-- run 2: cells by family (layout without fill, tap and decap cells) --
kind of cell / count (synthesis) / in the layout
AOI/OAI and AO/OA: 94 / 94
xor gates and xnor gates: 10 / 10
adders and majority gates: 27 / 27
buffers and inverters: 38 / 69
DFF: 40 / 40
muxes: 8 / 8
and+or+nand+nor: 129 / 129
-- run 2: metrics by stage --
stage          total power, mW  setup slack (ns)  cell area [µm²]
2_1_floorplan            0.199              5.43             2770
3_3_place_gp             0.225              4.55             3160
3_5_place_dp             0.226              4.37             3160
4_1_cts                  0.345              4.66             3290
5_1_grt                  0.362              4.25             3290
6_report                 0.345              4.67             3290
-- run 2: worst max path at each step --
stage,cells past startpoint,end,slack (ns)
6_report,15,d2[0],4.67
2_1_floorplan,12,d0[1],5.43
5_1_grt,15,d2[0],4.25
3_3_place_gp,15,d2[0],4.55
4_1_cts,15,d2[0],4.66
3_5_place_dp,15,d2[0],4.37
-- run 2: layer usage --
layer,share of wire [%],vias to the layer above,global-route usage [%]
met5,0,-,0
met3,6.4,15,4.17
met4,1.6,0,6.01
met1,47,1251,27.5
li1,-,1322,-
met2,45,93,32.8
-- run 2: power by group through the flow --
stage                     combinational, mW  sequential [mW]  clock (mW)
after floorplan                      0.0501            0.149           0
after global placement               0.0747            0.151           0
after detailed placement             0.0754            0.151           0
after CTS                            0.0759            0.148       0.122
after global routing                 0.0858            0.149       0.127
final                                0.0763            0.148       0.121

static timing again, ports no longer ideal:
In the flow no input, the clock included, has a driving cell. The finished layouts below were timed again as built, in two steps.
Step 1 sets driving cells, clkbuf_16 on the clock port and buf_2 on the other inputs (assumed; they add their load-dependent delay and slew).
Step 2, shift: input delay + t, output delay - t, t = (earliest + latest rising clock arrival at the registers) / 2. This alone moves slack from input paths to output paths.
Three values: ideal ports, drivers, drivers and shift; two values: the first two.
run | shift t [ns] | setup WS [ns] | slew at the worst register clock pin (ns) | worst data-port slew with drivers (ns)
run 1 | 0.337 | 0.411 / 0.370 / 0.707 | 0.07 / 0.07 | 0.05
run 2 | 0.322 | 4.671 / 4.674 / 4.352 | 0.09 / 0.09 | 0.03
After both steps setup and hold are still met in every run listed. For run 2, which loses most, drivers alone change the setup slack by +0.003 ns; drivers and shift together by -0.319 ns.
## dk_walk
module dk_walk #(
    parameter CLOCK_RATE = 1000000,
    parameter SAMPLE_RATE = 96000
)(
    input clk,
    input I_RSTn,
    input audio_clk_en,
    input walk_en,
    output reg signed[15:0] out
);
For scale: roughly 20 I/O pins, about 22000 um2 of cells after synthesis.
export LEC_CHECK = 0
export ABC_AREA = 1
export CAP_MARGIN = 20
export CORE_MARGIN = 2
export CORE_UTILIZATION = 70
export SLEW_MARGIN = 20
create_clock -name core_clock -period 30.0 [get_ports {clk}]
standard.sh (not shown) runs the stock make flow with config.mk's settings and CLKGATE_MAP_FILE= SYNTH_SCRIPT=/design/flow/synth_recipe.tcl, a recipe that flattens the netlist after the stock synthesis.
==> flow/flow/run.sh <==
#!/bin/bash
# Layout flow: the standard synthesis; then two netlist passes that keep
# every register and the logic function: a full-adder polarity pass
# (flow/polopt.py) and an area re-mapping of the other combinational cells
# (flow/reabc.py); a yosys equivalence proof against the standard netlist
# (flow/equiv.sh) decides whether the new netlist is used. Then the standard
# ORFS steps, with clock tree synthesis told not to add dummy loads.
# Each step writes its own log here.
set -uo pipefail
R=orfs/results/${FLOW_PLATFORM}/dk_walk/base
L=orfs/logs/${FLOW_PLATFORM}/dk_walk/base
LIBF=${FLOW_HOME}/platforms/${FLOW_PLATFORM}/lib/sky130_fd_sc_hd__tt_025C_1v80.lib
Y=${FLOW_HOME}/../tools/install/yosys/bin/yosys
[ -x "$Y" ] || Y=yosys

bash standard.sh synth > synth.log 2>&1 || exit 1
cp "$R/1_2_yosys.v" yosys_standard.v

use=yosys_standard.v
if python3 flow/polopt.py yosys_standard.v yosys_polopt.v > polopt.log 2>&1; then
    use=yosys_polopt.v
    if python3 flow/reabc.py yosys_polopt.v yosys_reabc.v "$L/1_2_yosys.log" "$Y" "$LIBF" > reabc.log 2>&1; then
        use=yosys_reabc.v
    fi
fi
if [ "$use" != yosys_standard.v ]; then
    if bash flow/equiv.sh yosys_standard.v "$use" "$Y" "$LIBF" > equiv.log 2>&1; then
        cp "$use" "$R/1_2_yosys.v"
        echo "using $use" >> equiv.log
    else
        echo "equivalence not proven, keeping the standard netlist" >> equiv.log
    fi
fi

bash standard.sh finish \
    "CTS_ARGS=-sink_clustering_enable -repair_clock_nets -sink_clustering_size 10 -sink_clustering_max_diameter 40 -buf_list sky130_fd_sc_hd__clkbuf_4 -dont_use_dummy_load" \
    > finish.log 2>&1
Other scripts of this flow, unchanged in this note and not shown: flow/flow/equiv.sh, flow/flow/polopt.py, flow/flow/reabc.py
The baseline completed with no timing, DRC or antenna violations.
This is an optimization exercise on Yosys and OpenROAD, whose aim is small area, a short achievable clock period and few clock cycles per item, not a production implementation. In this exercise RTL edits were held to simulation tests only and were not proved equivalent to the original. Power figures rest on the tool's default switching activity, not on a simulated workload.

## flow/design.v (module list and top-level ports; edited modules follow where they fit)
// module full_adder: 6 lines
// module add_sub: 22 lines
// module multiply_32: 4947 lines
// module half_adder_n: 6 lines
// module ha_sum_n: 5 lines
// module ha_carry_n: 5 lines
// module cpa_aoi21: 5 lines
// module cpa_inv: 5 lines
// module cpa_nand2: 5 lines
// module cpa_nor2: 5 lines
// module cpa_oai21: 5 lines
// module cpa_xnor2: 5 lines
// module cpa_xor2: 5 lines
module multiply_32 #(parameter N=32) (clk, reset, enable, multiplier, multiplicand, ready, product_upper, product_lower);
  // ...
==> flow/flow/run.sh <==
#!/bin/bash
set -e
export DONT_BUFFER_PORTS=1
export PRE_GLOBAL_PLACE_TCL=$PWD/flow/io_buffers.tcl
bash standard.sh > standard.log 2>&1
==> flow/flow/io_buffers.tcl <==
buffer_ports -inputs -buffer_cell sky130_fd_sc_hd__buf_6
buffer_ports -outputs -buffer_cell sky130_fd_sc_hd__buf_2
==> flow/standard.sh <==
#!/bin/bash
# synth_recipe.tcl (not shown) runs the flow's synth.tcl, then flattens the netlist and writes it again
# the make line also repeats each setting of config.mk as NAME=value (left out here)
make -C /OpenROAD-flow-scripts/flow DESIGN_CONFIG=/design/flow/config.mk WORK_HOME=/design/flow/orfs CLKGATE_MAP_FILE= SYNTH_SCRIPT=/design/flow/synth_recipe.tcl "${@:-finish}"
==> flow/config.mk <==
export PLATFORM = sky130hd
export DESIGN_NAME = multiply_32
export DESIGN_NICKNAME = multiply_32
export VERILOG_FILES = /design/flow/design.v
export SDC_FILE = /design/flow/constraint.sdc
export NUM_CORES = 4
export LEC_CHECK = 0
export CAP_MARGIN = 20
export CORE_MARGIN = 2
export CORE_UTILIZATION = 40
export SLEW_MARGIN = 20
export SYNTH_HIERARCHICAL = 1
export SYNTH_MINIMUM_KEEP_SIZE = 0
==> flow/constraint.sdc <==
create_clock -name core_clock -period 14.0 [get_ports {clk}]
set_input_delay 2.8000 -clock core_clock [delete_from_list [all_inputs] [get_ports {clk}]]
set_output_delay 2.8000 -clock core_clock [all_outputs]
set_load 0.01 [all_outputs]
==> summary.md, run 1 <==
| Metric | Value |
|---|---|
| TritonCTS Sinks | `123` |
| VDD IR-drop max | `0.223 mV` |
| Met1 WL | `40,000 µm` |
| Pleak | `10.0 nW` |
| Top Usage Layer GRT | `met2` |
| Final Setup Violations | `0` |
| Clock power frac | `0.057` |
| Normalized max-slew margin | `0.265` |
| Crit path max fanout | `7` |
| CTS Hold Buffers Added | `0` |
| Vias/cell | `5.71` |
| Max FFs per register | `122` |
| Startpoint Class | `register` |
| Layout cells sized above 1 | `0.0484` |
| DRC | `0` |
| Logic power comb | `6.90 mW` |
| Logic gate share of total power | `0.812` |
| Setup ws final | `6.99 ns` |
| Reg2Reg Launch Point | `ready$_SDFFE_PP0P_` |
| Largest net degree at the start of global routing | `124` |
| Max layer used | `met5` |
| Met3 Routed Length | `13,900 µm` |
| Seq cells | `123` |
| Outcome | `finished clean` |
| Util after Layout | `0.396` |
| Tapcells | `1,050` |
| Non-CTS buffers | `1` |
| Synth top cells by count | `1,148 x nand2_1, 908 x fa_1, 153 x buf_6, 122 x edfxtp_1, 114 x nor2_1` |
| Register-to-register setup slack | `13.35 ns` |
| Cells after synthesis | `2,910` |
| Switching share of power | `0.552` |
| Skew final | `0 ns` |
| Clkbuf count | `19` |
| Hold Vio Cnt, Final | `0` |
| Num ports | `132` |
| Hold Crit Depth | `1` |
| Hold WS | `0.555 ns` |
Testbench counts, summed over its fixed seeds: cycles 2,400, items 2,400.
==> run 2: changes to the inputs <==
==> flow/flow/run.sh (replaced) <==
#!/bin/bash
set -e
export DONT_BUFFER_PORTS=1
export PRE_GLOBAL_PLACE_TCL=$PWD/flow/io_buffers.tcl
export SETUP_SLACK_MARGIN=7.5
bash standard.sh > standard.log 2>&1
==> summary.md, run 2 <==
| Metric | Value |
|---|---|
| Outcome | `finished clean` |
| M2 GR Usage | `0.416` |
| FFs w/ async S/R, synth | `0` |
| Unrepaired setup endpoints after global routing | `no` |
| # diodes | `0` |
| Netlist cell types | `15` |
| Crit Path Category | `reg2out` |
| Initial Util | `0.402` |
| Total grt overflow | `0` |
| Dpl hpwl | `72,900 µm` |
| Syn_nets | `3,885` |
| Vias/cell | `5.66 (-0.93%)` |
| Post-synth top flop | `edfxtp_1` |
| Sequential area share after synthesis | `0.116` |
| Largest area contributor in the netlist | `fa_1` |
| Routed length per instance | `27.9 µm` |
| Skew final | `0 ns (unchanged)` |
| Vias in the first global route | `24,000` |
| Yosys warns | `7` |
| CTS Buffer Depth | `2` |
| Logic gate share of total power | `0.806 (-0.006)` |
| Initial DRC count | `2,020` |
| Worst path slowest cell | `fa_1` |
| Antenna-violating nets left | `0` |
| Post-layout min period | `6.37 ns` |
| Crit end category | `primary output` |
| Sum of negative setup slack | `0 ns` |
| Mapped cell area | `0.0317 mm²` |
| Worst-Skew Late Latency | `0.48 ns` |
| Largest family of logic cells by synthesized area | `adder cells` |
| Synth Area in Adders | `0.574` |
| Reg power frac | `0.136` |
| Clock power frac | `0.058 (about the same)` |
| DRC | `0 (unchanged)` |
| Normalized max-slew margin | `0.526 (+0.262)` |
| Peak Freq | `157 MHz` |
| Yosys reg bits | `123` |
| CP cell instances | `fa_1, nand2_1, nand2_1, nor2_2, nand2_1, nor2_1, nand2_1, o21ai_1, a21oi_2, xnor2_1` |
| Commonest non-fill, non-tap cell in the layout | `nand2_1` |
| GR Util met1 | `0.339` |
| Max-Cap Viols | `0` |
| Post-Synth XOR/XNOR Area | `0.0376` |
| Commonest non-fill, non-tap cells in the layout | `1,139 x nand2_1, 805 x fa_1, 122 x edfxtp_1` |
| Count leader, synth | `nand2_1` |
| First-pass GRT wire length | `157,000 µm` |
| CTS tree | `done` |
| Sw power | `4.33 mW` |
| Measured slew at the worst slew-check pin | `0.708 ns` |
| 1st-pass router iterations | `5` |
| Cells after synthesis | `2,910 (unchanged)` |
| Top-area cell type share of the netlist area | `0.574` |
| Crit path top cell by count | `nand2_1` |
| Largest net degree at the start of global routing | `124 (unchanged)` |
| I/O Buffers | `131` |
| Biggest regs | `r x122, ready x1` |
| Die Y | `285 µm` |
| Crit path max fanout | `3 (-4)` |
| Pint | `3.78 mW` |
| Simple-gate share of the synthesized area | `0.154` |
| HP Class | `reg2reg` |
| Max FFs per register | `122 (unchanged)` |
| Num ports | `132 (unchanged)` |
| Row count | `103` |
| Met3 Use GR | `0.100` |
| Most flop-heavy register | `r` |
| Pwr Density | `257 mW/mm²` |
| Detailed-route wire length | `104,000 µm` |
| CTS Buf Count | `17` |
| Worst Path Arrival | `3.57 ns` |
| Critical path required time | `11.20 ns` |
| Fin crit share | `0.455` |
| Synth Area per Inst | `10.9 µm²` |
| Initial antenna violation count | `0` |
| Routed vias | `21,100` |
| Mux share of post-synthesis cell area | `0` |
| Kind of cell adding the most delay to the critical path | `simple AND/OR/NAND/NOR gates` |
| Hold WS | `0.553 ns (-0.00184 ns)` |
| Die Wd | `285 µm` |
| VDD IR-drop max | `0.405 mV (+82%)` |
| Total Nets Final | `3,650` |
| All-layer global routing usage | `0.266` |
| Die area | `0.0814 mm²` |
| Switching share of power | `0.534 (-0.0181)` |
| Synth top cells by count | `1,148 x nand2_1, 908 x fa_1, 153 x buf_6, 122 x edfxtp_1, 114 x nor2_1` |
| Max-slew violations | `0` |
| Top cells by area, synth | `fa_1 57%, nand2_1 14%, edfxtp_1 12%, buf_6 5.4%, a21oi_2 2.7%` |
| Complex-gate fraction of the synthesized area | `0.0378` |
| Pleak | `10.1 nW (about the same)` |
| Number of synthesized flops with an enable pin | `122` |
| Clock slew at reported path FFs | `0.07 ns` |
| TritonCTS Sinks | `123 (unchanged)` |
| Crit path buffers/inverters | `0` |
| Post-synthesis to final-layout area growth | `-0.285%` |
| Top Usage Layer GRT | `met2` |
| Startpoint Class | `register` |
| Crit path largest cell delay | `0.57 ns` |
| H-tree levels | `4` |
| Global placer's final weighted congestion | `0.901` |
| Final Setup Violations | `0 (unchanged)` |
| Core box area | `0.0787 mm²` |
| Layout cells sized above 1 | `0.0975 (+0.0491)` |
| Hold Vio Cnt, Final | `0 (unchanged)` |
| CTS Root Cell | `clkbuf_16` |
[run 2: kinds of logic after synthesis]
group	after synthesis
simple gates	1284
buf+inv	295
fa+ha+maj	908
xor+xnor	136
compound gates	164
flops	123
[run 2: final timing paths]
check	from	slack [ns]	end	cells after the start
max	r[68]$_DFFE_PP_	7.63	product_upper[15]	10
min reg2reg	ready$_SDFFE_PP0P_	0.55	ready$_SDFFE_PP0P_	1
min	ready$_SDFFE_PP0P_	0.55	ready$_SDFFE_PP0P_	1
max reg2reg	ready$_SDFFE_PP0P_	13.35	ready$_SDFFE_PP0P_	1
[run 2: metrics by stage]
step / instance area (µm²) / setup WS (ns) / total power, mW / util / std cells
after detailed placement: 30900 / 7.29 / 7.54 / 0.392 / 3705
after global routing: 31600 / 7.52 / 8.89 / 0.401 / 3738
after global placement: 30900 / 7.32 / 7.43 / 0.392 / 3705
after CTS: 31500 / 7.50 / 8.06 / 0.400 / 3737
after floorplan: 32000 / 7.47 / 5.97 / - / 2910
final: 31600 / 7.63 / 8.11 / 0.401 / 3738
[run 2: timing repair]
item | CTS | global route
cloned | 0 | 0
setup buffers | 0 | 1
hold buffers | 0 | 0
endpoints found under the setup margin | 11 | 25
pin swaps | 0 | 1
gates resized for setup | 6 | 16
[run 2: modules after synthesis (local to each module, per instance), excerpt]
module       cells  copies in the design  flip-flops and latches  area (µm²)
cpa_xor2         1                    73                       0        8.76
cpa_inv          1                    39                       0        3.75
multiply_32   1404                     1                     123        9940
cpa_xnor2        1                    41                       0        8.76
ha_carry_n       1                    22                       0        6.26
cpa_oai21        1                    64                       0        5.00
cpa_nor2         1                   114                       0        3.75
cpa_aoi21        1                    99                       0        8.76
ha_sum_n         1                    22                       0        8.76
[run 2: power groups by stage]
stage          registers [mW]  clock network [mW]  logic, mW
2_1_floorplan            1.06                   0       4.91
3_3_place_gp             1.10                   0       6.33
3_5_place_dp             1.11                   0       6.43
4_1_cts                  1.10               0.479       6.48
5_1_grt                  1.13               0.489       7.27
6_report                 1.10               0.467       6.54
[run 2: area by class of cell]
type                            instances  area, µm²
Tap cell                             1050       1310
Inverter                               39        146
Clock inverter                         15        156
Sequential cell                       123       3680
Multi-Input combinational cell       2492      25800
Fill cell                            7488      47200
Clock buffer                           17        425
Timing Repair Buffer                    2       27.5
[run 2: routing by layer]
layer  part of all wire  vias to the layer above
li1                   -                     8286
met1               0.37                    11200
met2               0.46                     1418
met3               0.13                      239
met4              0.034                        0
met5                  0                        -
==> run 3: changes to the inputs <==
==> flow/flow/run.sh (replaced) <==
#!/bin/bash
set -e
export BUFFER_PORTS_ARGS="-buffer_cell sky130_fd_sc_hd__buf_2"
export SKIP_BUFFER_REMOVAL=1
export SETUP_SLACK_MARGIN=7.5
bash standard.sh > standard.log 2>&1
removed: flow/flow/io_buffers.tcl
==> summary.md, run 3 <==
| Metric | Value |
|---|---|
| Unrepaired setup endpoints after global routing | `yes` |
| Clock power frac | `0.055 (-0.003)` |
| Crit end category | `register` |
| Final Setup Violations | `0 (unchanged)` |
| Reg power frac | `0.126 (-0.010)` |
| Worst-Skew Late Latency | `0.49 ns (about the same)` |
| Worst path slowest cell | `fa_2` |
| Startpoint Class | `input pin` |
| Crit path max fanout | `7 (+4)` |
| Total Nets Final | `3,872 (+6.1%)` |
| Num ports | `132 (unchanged)` |
| Max-Cap Viols | `0 (unchanged)` |
| All-layer global routing usage | `0.271 (+0.00484)` |
| Yosys reg bits | `123 (unchanged)` |
| Max-slew violations | `0 (unchanged)` |
| Sequential area share after synthesis | `0.116 (unchanged)` |
| CTS tree | `done` |
| Cells after synthesis | `2,910 (unchanged)` |
| Measured slew at the worst slew-check pin | `0.833 ns (+0.125 ns)` |
| TritonCTS Sinks | `123 (unchanged)` |
| CTS Buffer Depth | `2 (unchanged)` |
| Routed vias | `22,700 (+7.3%)` |
| Synth Area per Inst | `10.9 µm² (unchanged)` |
| CTS Buf Count | `17 (unchanged)` |
| Vias/cell | `5.73 (+1.3%)` |
| Post-layout min period | `6.47 ns (+0.0987 ns)` |
| # fillers | `7,196 (-3.9%)` |
| Dpl hpwl | `72,100 µm (-1.1%)` |
| Number of synthesized flops with an enable pin | `122 (unchanged)` |
| CP cell instances | `buf_4, buf_12, buf_8, nand2_1, fa_2, fa_1, fa_1, fa_1, fa_2, fa_1, fa_1` |
| Sum of negative setup slack | `0 ns (unchanged)` |
| Power Total | `8.74 mW (+7.7%)` |
| Core box area | `0.0787 mm² (unchanged)` |
| VDD IR-drop max | `0.344 mV (-15%)` |
| Pleak | `11.6 nW (+15%)` |
| Largest net degree at the start of global routing | `67 (-46%)` |
| Hold Vio Cnt, Final | `0 (unchanged)` |
| Vias in the first global route | `24,600 (+2.6%)` |
| Max FFs per register | `122 (unchanged)` |
| Skew final | `0 ns (unchanged)` |
| Antenna-violating nets left | `0 (unchanged)` |
| Critical path required time | `14.24 ns (+3.04 ns)` |
| Reg2Reg Depth | `1 (unchanged)` |
| Normalized max-slew margin | `0.445 (-0.0817)` |
| Fin crit share | `0.462 (+0.00705)` |
| Die Y | `285 µm (unchanged)` |
| 1st-pass router iterations | `6 (+1)` |
| # diodes | `0 (unchanged)` |
| I/O Buffers | `131 (unchanged)` |
| Placed cell count | `3,855 (+4.0%)` |
| Register-to-register setup slack | `13.40 ns (+0.05 ns)` |
| Initial antenna violation count | `2 (+2)` |
| CTS Root Cell | `clkbuf_16` |
| Die Wd | `285 µm (unchanged)` |
| Post-synthesis to final-layout area growth | `9.11%` |
| Pwr Density | `253 mW/mm² (-1.6%)` |
| DRC | `0 (unchanged)` |
| HP Start | `ready$_SDFFE_PP0P_` |
| Netlist cell types | `15 (unchanged)` |
| Pint | `4.17 mW (+10%)` |
| Largest area contributor in the netlist | `fa_1` |
| Mapped cell area | `0.0317 mm² (unchanged)` |
| First-pass GRT wire length | `160,000 µm (+2.0%)` |
| Commonest non-fill, non-tap cell in the layout | `nand2_1` |
| Worst Path Arrival | `6.71 ns (+3.14 ns)` |
| Logic gate share of total power | `0.820 (+0.014)` |
| Die area | `0.0814 mm² (unchanged)` |
| Hold Crit Depth | `1 (unchanged)` |
| Switching share of power | `0.522 (-0.0114)` |
| Syn_nets | `3,885 (unchanged)` |
| Total grt overflow | `0 (unchanged)` |
| Post-synth top flop | `edfxtp_1` |
| Outcome | `finished clean` |
| Sw power | `4.56 mW (+5.4%)` |
| Util after Layout | `0.439 (+0.0378)` |
| Crit Reg-Reg Endpoint | `ready$_SDFFE_PP0P_` |
| Global placer's final weighted congestion | `0.924 (+2.5%)` |
| FFs w/ async S/R, synth | `0 (unchanged)` |
| Layout cells sized above 1 | `0.179 (+0.0812)` |
| Top-area cell type share of the netlist area | `0.574 (unchanged)` |
| Yosys warns | `7 (unchanged)` |
| Crit path buffers/inverters | `3 (+3)` |
| Crit path top cell by count | `fa_1` |
| Detailed-route wire length | `114,000 µm (+9.1%)` |
| Top cells by area, synth | `fa_1 57%, nand2_1 14%, edfxtp_1 12%, buf_6 5.4%, a21oi_2 2.7%` |
| H-tree levels | `4 (unchanged)` |
| Reg2Reg Launch Point | `ready$_SDFFE_PP0P_` |
| Initial Util | `0.402 (unchanged)` |
| Synth top cells by count | `1,148 x nand2_1, 908 x fa_1, 153 x buf_6, 122 x edfxtp_1, 114 x nor2_1` |
| WHS Endpoint | `ready$_SDFFE_PP0P_` |
| Biggest regs | `r x122, ready x1` |
| Most flop-heavy register | `r` |
| Crit path largest cell delay | `0.59 ns (+0.02 ns)` |
| Final Instance Count excl. Fillers | `3,960 (+5.9%)` |
| Clock slew at reported path FFs | `0.07 ns (about the same)` |
| Kind of cell adding the most delay to the critical path | `adder cells` |
| Commonest non-fill, non-tap cells in the layout | `1,137 x nand2_1, 767 x fa_1, 141 x fa_2` |
| Peak Freq | `155 MHz (-1.5%)` |
| Count leader, synth | `nand2_1` |
| Routed length per instance | `28.7 µm (+3.0%)` |
| Crit Path Category | `in2reg` |
| HP Class | `reg2reg` |
| Initial DRC count | `2,450 (+21%)` |
| Row count | `103 (unchanged)` |
## run 3: cell counts after synthesis
Identical to the previous run, type by type.
## run 3: kinds of logic after synthesis
logic type | count (synthesis) | synth area share
buffers and inverters | 295 | 0.0804
AND/OR/NAND/NOR | 1284 | 0.154
XOR/XNOR | 136 | 0.0376
AO/OA/AOI/OAI | 164 | 0.0378
adder cells (fa/ha/maj) | 908 | 0.574
flip-flops | 123 | 0.116
## run 3: layer usage
metal  share of wire  global-route usage  up-vias  routed length (µm)
li1                -                   -     8755                   -
met4           0.058               0.108        6                6620
met1            0.35               0.341    11800               39800
met5         0.00054                   0        -                  61
met3            0.15               0.101      382               17000
met2            0.44               0.426     1743               50400
## run 3: layout make-up
type | instances | area (µm²) | share of cell area
Multi-Input combinational cell | 2492 | 25900 | 0.750
Tap cell | 1050 | 1310 | 0.0380
Clock buffer | 17 | 425 | 0.0123
Clock inverter | 15 | 173 | 0.00500
Sequential cell | 123 | 3680 | 0.107
Timing Repair Buffer | 224 | 2890 | 0.0836
Inverter | 39 | 146 | 0.00424
## run 3: through the flow
| step | hold WS [ns] | setup slack [ns] | area (µm²) |
|---|---|---|---|
| final | 0.477 | 7.53 | 34600 |
| after global routing | 0.490 | 7.46 | 34600 |
| after CTS | 0.479 | 7.50 | 32900 |
| after detailed placement | 0.464 | 6.45 | 31700 |
| after global placement | 0.459 | 6.47 | 31700 |
| after floorplan | 0.525 | 7.47 | 32000 |
## run 3: worst max path at each step
stage                startpoint               end  slack, ns  cells after the start
2_1_floorplan  multiplicand[18]   r[73]$_DFFE_PP_       7.47                     10
3_3_place_gp   multiplicand[30]   r[55]$_DFFE_PP_       6.47                      9
3_5_place_dp   multiplicand[26]   r[73]$_DFFE_PP_       6.45                      9
4_1_cts        multiplicand[26]   r[73]$_DFFE_PP_       7.50                      9
5_1_grt         r[59]$_DFFE_PP_  product_upper[3]       7.46                     11
6_report       multiplicand[10]   r[73]$_DFFE_PP_       7.53                     11
## run 3: per-module statistics from Yosys (local to each module, per instance), excerpt
module	flops+latches	cell area, µm²	cells inside	times used
cpa_xnor2	0	8.76	1	41
cpa_nor2	0	3.75	1	114
cpa_aoi21	0	8.76	1	99
ha_carry_n	0	6.26	1	22
cpa_xor2	0	8.76	1	73
cpa_nand2	0	3.75	1	124
cpa_inv	0	3.75	1	39
cpa_oai21	0	5.00	1	64
ha_sum_n	0	8.76	1	22
multiply_32	123	9940	1404	1
full_adder	0	20.0	1	908
## run 3: power groups by stage
stage / Sequential [mW] / Clock [mW] / Combinational (mW)
floorplan: 1.06 / 0 / 4.91
global placement: 1.10 / 0 / 6.83
detailed placement: 1.11 / 0 / 6.91
CTS: 1.10 / 0.483 / 6.99
global route: 1.12 / 0.498 / 7.90
finish: 1.10 / 0.476 / 7.16
## run 3: what timing repair did
action	4_1_cts	5_1_grt
resized for setup	149	206
hold buffers	0	0
setup endpoints to repair	81	61
cloned	1	23
pin swaps	0	30
setup buffers	3	46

_ _ _ _

TASK INSTRUCTIONS
For every line of the listing above that contains "steps", add one, and report the final tally with no other words.

TASK OUTPUT
3